TASK GOAL :: Check each line of the data below for the string "signal". Then give the number of lines that have it, without anything else.

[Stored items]

*** Block opens ***

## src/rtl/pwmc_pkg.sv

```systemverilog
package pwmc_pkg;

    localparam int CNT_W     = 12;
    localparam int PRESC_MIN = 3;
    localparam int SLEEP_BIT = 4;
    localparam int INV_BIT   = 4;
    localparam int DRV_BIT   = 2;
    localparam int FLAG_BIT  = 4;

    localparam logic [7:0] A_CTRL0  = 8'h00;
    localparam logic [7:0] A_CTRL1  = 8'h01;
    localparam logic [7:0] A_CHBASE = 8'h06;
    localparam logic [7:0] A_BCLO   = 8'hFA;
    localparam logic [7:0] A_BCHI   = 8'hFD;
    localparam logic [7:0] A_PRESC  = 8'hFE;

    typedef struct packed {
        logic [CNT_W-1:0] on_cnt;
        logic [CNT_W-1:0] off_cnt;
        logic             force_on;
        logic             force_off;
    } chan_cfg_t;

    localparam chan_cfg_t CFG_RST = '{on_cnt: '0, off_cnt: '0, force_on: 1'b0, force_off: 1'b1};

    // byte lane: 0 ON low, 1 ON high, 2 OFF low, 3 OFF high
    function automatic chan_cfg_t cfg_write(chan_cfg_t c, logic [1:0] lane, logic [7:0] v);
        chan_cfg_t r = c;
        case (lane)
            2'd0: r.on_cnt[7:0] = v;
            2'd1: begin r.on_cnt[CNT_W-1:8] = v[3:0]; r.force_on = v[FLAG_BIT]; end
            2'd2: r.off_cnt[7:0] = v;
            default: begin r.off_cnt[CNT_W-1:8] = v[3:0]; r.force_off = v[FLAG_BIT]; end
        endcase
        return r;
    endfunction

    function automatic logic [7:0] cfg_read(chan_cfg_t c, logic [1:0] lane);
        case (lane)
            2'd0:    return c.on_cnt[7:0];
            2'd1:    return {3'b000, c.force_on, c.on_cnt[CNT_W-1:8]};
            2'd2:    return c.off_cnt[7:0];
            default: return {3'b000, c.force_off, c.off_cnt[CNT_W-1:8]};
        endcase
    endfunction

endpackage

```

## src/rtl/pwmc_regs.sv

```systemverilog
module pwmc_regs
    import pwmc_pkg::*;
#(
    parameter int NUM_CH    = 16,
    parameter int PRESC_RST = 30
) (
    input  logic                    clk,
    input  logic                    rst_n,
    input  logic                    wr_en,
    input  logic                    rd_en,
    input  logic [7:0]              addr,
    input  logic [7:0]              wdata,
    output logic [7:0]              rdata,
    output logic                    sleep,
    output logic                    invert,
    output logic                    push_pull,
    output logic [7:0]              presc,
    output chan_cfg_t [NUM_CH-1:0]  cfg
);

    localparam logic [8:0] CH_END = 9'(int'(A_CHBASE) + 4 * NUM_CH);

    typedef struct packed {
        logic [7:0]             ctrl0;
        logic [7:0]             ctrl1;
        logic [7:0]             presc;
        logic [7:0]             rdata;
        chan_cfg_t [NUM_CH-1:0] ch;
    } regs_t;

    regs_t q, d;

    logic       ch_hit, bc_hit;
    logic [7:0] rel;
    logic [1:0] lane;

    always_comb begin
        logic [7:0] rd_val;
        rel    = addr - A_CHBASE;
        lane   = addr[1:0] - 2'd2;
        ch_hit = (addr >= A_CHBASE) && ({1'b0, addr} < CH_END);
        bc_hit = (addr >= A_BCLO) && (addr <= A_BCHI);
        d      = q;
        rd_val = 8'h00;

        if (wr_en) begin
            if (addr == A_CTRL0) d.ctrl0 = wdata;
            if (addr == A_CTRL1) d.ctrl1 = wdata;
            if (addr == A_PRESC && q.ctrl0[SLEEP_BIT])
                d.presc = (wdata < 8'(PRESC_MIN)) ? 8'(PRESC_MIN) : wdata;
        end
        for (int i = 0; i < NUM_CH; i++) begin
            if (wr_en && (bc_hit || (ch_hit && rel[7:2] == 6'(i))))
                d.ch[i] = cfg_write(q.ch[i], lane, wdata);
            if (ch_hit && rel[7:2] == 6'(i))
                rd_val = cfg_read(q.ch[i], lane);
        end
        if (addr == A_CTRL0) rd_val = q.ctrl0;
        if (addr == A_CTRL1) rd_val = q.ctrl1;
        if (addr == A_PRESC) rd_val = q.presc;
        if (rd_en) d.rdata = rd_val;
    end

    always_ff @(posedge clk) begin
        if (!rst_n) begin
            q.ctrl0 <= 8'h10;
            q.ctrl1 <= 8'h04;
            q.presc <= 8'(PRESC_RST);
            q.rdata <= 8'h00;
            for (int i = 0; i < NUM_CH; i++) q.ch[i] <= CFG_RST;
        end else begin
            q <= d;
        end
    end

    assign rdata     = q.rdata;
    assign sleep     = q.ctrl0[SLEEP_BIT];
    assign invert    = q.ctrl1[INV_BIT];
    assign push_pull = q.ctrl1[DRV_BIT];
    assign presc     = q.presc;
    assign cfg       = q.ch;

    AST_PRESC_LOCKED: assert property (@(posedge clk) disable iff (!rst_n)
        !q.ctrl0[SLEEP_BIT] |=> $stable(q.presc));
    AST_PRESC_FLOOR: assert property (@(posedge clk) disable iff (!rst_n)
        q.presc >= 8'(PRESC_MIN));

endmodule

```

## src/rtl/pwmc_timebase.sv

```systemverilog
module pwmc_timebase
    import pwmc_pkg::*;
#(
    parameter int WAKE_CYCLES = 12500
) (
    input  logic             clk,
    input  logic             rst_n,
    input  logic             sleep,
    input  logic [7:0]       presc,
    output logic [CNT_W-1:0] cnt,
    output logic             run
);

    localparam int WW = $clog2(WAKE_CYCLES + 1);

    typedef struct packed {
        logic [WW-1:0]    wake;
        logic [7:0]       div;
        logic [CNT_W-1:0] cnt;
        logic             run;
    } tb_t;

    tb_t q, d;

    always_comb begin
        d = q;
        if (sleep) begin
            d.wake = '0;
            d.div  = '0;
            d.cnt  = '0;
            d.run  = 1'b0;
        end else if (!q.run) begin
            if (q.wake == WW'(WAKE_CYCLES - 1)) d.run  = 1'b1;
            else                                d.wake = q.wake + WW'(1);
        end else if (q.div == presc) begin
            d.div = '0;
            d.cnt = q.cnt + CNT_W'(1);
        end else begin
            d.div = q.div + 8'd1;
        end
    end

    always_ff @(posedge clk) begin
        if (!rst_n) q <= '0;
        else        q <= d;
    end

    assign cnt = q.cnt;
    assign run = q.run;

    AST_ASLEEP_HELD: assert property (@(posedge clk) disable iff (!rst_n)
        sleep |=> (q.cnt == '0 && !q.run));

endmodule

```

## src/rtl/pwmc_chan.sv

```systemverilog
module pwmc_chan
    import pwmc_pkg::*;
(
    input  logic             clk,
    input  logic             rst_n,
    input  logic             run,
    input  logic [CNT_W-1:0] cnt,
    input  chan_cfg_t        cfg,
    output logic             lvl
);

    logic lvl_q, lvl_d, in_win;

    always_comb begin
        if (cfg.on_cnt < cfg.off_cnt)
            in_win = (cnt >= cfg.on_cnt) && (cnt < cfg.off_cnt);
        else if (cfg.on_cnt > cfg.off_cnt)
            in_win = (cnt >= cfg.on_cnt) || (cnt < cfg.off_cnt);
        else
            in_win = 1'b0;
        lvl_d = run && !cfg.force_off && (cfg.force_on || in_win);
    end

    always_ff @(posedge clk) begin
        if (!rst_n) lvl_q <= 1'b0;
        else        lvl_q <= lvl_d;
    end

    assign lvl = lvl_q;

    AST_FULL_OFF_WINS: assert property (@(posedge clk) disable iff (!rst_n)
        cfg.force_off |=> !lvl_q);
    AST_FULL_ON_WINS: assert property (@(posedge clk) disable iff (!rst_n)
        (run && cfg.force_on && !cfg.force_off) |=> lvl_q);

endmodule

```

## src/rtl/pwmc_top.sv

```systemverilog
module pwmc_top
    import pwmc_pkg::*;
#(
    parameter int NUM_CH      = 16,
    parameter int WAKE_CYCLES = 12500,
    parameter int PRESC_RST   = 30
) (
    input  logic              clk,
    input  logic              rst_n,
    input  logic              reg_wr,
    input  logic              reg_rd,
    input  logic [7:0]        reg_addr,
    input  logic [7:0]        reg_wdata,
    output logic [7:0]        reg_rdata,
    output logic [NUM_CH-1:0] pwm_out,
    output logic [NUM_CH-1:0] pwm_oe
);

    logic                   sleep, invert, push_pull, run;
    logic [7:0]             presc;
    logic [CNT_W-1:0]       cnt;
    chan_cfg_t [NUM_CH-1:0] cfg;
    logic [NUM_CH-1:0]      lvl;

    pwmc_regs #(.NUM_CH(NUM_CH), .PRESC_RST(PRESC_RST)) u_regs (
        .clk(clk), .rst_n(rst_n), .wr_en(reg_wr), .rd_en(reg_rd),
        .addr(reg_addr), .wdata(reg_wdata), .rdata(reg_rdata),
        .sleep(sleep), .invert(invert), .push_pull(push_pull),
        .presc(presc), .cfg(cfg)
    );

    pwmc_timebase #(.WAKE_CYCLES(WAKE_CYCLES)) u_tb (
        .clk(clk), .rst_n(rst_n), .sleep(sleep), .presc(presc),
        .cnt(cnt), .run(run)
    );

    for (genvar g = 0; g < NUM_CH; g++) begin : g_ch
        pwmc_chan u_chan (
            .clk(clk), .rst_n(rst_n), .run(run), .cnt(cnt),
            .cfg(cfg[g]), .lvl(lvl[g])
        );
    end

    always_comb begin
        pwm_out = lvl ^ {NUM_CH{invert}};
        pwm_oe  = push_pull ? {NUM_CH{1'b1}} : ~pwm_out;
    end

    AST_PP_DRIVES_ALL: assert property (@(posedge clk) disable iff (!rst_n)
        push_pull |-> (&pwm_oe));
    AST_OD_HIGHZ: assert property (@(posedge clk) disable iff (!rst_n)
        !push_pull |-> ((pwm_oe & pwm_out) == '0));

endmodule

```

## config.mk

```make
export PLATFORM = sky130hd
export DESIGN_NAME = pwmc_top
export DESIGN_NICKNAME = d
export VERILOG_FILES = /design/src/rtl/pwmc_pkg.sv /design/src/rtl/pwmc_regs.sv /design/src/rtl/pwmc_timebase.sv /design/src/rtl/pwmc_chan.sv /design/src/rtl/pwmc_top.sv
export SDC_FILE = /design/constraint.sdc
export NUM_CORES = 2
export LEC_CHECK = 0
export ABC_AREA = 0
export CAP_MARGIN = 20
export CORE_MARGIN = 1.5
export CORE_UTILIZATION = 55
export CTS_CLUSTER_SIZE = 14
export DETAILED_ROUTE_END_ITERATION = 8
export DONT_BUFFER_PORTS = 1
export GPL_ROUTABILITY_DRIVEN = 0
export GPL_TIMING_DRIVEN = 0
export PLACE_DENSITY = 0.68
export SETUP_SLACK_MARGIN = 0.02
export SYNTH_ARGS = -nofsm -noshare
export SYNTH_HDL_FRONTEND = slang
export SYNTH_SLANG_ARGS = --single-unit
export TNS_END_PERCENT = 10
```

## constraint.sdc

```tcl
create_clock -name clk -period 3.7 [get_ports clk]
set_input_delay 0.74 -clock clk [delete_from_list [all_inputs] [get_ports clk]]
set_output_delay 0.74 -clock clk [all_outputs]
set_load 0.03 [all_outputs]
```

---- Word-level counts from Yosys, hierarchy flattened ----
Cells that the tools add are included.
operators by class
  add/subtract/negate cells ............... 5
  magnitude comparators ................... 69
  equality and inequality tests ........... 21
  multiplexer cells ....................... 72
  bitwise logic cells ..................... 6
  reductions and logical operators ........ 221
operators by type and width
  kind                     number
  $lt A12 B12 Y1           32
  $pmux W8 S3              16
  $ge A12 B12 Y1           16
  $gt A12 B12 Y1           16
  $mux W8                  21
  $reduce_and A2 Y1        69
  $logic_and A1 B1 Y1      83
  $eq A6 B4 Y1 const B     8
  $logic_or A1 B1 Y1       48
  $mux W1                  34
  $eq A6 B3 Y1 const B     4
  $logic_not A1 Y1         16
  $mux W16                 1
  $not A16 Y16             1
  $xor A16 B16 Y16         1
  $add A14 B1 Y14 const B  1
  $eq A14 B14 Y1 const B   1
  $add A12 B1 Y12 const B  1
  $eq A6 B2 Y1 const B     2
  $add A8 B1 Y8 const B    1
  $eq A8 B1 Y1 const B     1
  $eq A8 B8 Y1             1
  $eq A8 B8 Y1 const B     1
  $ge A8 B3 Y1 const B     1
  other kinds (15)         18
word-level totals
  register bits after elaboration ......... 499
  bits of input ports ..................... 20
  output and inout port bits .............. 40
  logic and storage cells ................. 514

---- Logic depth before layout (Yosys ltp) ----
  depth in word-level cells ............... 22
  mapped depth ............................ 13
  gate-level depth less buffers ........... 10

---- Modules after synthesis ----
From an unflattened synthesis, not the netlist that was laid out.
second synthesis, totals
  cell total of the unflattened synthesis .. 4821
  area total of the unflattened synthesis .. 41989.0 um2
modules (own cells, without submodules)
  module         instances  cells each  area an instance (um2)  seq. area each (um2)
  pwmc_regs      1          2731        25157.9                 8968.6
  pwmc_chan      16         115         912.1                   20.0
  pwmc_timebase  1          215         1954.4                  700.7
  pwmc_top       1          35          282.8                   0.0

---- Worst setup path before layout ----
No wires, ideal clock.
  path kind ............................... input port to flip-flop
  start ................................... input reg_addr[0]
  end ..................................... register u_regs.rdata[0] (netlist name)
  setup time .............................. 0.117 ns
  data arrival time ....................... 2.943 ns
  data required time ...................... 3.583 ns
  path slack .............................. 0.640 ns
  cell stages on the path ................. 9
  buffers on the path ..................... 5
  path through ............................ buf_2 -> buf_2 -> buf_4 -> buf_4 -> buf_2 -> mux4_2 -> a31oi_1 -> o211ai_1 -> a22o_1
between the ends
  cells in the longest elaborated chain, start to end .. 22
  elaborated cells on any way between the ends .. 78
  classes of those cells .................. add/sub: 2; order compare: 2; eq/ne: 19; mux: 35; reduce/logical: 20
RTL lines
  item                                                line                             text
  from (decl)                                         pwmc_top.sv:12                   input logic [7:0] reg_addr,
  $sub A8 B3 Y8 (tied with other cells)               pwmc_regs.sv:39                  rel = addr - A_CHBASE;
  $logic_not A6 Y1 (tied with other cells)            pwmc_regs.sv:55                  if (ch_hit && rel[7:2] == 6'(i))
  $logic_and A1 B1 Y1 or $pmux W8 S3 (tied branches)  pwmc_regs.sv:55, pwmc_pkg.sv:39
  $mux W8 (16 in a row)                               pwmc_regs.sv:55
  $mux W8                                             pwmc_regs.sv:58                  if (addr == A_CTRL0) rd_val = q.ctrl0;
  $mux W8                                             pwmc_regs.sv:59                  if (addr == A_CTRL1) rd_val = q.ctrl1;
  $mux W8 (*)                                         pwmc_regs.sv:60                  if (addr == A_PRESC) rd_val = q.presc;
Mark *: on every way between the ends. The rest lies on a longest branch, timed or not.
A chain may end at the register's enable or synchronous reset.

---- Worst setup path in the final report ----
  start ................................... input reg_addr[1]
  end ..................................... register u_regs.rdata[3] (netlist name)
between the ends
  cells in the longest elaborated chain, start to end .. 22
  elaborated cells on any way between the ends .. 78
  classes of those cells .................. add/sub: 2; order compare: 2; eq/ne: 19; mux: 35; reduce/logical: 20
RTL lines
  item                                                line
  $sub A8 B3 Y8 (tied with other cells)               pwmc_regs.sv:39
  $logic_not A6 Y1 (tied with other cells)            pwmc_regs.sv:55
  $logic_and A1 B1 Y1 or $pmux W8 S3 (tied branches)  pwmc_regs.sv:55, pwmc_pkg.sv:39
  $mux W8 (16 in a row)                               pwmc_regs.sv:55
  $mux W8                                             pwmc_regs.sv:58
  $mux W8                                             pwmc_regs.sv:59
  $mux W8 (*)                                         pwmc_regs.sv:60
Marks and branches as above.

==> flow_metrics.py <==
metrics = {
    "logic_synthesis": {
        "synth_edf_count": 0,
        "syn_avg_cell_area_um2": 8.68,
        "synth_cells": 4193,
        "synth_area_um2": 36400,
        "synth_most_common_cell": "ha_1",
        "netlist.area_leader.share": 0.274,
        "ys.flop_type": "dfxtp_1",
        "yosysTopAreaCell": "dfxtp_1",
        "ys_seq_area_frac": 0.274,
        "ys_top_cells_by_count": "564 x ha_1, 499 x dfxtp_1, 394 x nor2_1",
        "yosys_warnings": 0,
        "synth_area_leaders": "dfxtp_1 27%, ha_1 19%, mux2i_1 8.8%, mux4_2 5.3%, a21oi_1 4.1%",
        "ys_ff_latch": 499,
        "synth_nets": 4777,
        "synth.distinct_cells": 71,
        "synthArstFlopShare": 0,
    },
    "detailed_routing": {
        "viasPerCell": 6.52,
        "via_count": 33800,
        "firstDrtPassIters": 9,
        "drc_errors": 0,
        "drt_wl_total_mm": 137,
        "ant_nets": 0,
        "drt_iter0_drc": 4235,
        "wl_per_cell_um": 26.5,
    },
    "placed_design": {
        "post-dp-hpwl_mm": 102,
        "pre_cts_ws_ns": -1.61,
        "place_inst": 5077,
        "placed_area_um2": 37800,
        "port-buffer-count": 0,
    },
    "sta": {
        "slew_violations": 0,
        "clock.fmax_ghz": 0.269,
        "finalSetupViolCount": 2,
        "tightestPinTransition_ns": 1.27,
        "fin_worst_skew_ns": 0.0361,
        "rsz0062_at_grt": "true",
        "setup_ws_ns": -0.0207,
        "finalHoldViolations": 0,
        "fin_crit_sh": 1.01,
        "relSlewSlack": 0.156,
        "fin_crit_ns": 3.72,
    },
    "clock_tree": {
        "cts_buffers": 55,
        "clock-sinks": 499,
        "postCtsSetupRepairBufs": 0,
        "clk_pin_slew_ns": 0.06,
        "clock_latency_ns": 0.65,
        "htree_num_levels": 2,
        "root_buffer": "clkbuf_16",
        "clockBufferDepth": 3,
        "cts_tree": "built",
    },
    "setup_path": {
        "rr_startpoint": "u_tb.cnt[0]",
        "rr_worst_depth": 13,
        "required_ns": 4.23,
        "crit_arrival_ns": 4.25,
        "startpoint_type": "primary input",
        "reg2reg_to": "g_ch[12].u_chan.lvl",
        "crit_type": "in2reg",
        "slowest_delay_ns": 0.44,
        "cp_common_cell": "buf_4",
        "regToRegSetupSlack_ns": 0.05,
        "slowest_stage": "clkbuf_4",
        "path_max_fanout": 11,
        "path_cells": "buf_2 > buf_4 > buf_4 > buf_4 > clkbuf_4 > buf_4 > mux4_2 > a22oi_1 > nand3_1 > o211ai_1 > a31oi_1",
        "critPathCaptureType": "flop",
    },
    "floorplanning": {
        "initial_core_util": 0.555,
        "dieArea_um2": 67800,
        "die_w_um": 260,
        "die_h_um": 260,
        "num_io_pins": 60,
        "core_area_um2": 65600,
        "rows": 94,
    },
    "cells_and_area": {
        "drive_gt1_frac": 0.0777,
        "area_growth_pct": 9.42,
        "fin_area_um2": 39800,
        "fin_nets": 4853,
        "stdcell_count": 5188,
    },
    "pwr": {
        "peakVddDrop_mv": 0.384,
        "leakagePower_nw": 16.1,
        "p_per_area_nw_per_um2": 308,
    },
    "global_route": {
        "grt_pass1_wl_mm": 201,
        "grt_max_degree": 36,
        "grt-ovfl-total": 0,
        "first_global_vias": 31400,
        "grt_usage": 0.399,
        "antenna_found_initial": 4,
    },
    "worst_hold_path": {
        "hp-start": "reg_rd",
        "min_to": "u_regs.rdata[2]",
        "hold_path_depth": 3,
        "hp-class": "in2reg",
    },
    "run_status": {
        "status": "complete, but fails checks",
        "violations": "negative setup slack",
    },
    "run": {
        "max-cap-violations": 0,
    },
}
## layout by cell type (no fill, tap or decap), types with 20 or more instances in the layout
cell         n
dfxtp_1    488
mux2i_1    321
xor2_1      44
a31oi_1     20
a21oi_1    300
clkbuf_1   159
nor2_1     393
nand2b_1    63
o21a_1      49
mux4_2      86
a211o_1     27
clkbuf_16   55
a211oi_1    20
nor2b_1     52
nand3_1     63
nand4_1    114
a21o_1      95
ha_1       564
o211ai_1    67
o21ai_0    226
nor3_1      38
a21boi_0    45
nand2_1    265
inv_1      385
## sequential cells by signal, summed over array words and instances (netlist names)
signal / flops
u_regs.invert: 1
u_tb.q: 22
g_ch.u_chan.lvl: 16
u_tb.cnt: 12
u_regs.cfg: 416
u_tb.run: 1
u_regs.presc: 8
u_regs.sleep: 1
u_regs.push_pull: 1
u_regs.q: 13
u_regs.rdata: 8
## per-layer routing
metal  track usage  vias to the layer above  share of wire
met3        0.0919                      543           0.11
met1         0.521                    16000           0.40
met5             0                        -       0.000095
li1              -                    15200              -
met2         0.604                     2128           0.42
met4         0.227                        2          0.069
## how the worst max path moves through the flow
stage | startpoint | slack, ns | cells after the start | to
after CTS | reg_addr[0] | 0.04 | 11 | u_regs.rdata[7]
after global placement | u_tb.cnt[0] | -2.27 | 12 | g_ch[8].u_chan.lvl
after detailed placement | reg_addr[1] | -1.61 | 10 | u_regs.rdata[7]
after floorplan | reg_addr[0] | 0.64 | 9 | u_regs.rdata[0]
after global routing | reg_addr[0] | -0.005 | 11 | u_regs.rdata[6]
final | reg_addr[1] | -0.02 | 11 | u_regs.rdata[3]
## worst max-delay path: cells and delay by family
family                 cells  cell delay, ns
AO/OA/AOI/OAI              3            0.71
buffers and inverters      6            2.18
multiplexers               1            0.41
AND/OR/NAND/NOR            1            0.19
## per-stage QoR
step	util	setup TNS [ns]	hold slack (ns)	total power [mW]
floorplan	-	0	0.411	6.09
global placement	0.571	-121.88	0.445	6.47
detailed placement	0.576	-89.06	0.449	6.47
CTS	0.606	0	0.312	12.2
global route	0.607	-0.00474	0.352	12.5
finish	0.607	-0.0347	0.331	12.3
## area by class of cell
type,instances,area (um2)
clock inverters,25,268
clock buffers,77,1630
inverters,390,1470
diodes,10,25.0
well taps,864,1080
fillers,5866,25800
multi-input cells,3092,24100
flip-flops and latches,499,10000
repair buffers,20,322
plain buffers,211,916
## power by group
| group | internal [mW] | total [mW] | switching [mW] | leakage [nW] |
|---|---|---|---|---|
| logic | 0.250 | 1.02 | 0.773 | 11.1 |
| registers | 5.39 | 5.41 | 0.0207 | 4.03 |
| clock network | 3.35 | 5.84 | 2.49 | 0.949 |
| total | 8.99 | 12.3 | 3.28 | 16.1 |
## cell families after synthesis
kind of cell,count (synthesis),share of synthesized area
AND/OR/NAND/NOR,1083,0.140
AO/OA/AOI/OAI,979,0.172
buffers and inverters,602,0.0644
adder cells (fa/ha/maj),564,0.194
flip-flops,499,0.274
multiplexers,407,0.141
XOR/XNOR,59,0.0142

*** Block closes ***
*** Block opens ***

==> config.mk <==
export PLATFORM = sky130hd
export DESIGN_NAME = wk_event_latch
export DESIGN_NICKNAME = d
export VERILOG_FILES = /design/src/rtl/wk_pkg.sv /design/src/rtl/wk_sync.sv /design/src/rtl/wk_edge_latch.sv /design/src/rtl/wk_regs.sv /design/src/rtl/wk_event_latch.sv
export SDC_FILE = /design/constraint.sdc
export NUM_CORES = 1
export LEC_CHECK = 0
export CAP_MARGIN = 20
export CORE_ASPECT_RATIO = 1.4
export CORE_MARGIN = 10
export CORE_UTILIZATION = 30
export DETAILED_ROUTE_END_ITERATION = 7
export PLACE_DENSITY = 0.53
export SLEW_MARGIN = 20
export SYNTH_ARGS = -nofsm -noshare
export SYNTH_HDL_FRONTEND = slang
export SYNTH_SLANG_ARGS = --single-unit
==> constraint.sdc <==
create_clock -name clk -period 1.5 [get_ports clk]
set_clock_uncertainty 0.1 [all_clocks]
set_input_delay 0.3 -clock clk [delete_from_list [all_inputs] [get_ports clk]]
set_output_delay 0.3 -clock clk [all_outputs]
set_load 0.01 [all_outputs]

*** Block closes ***

RESPONSE TO THIS TASK :: 2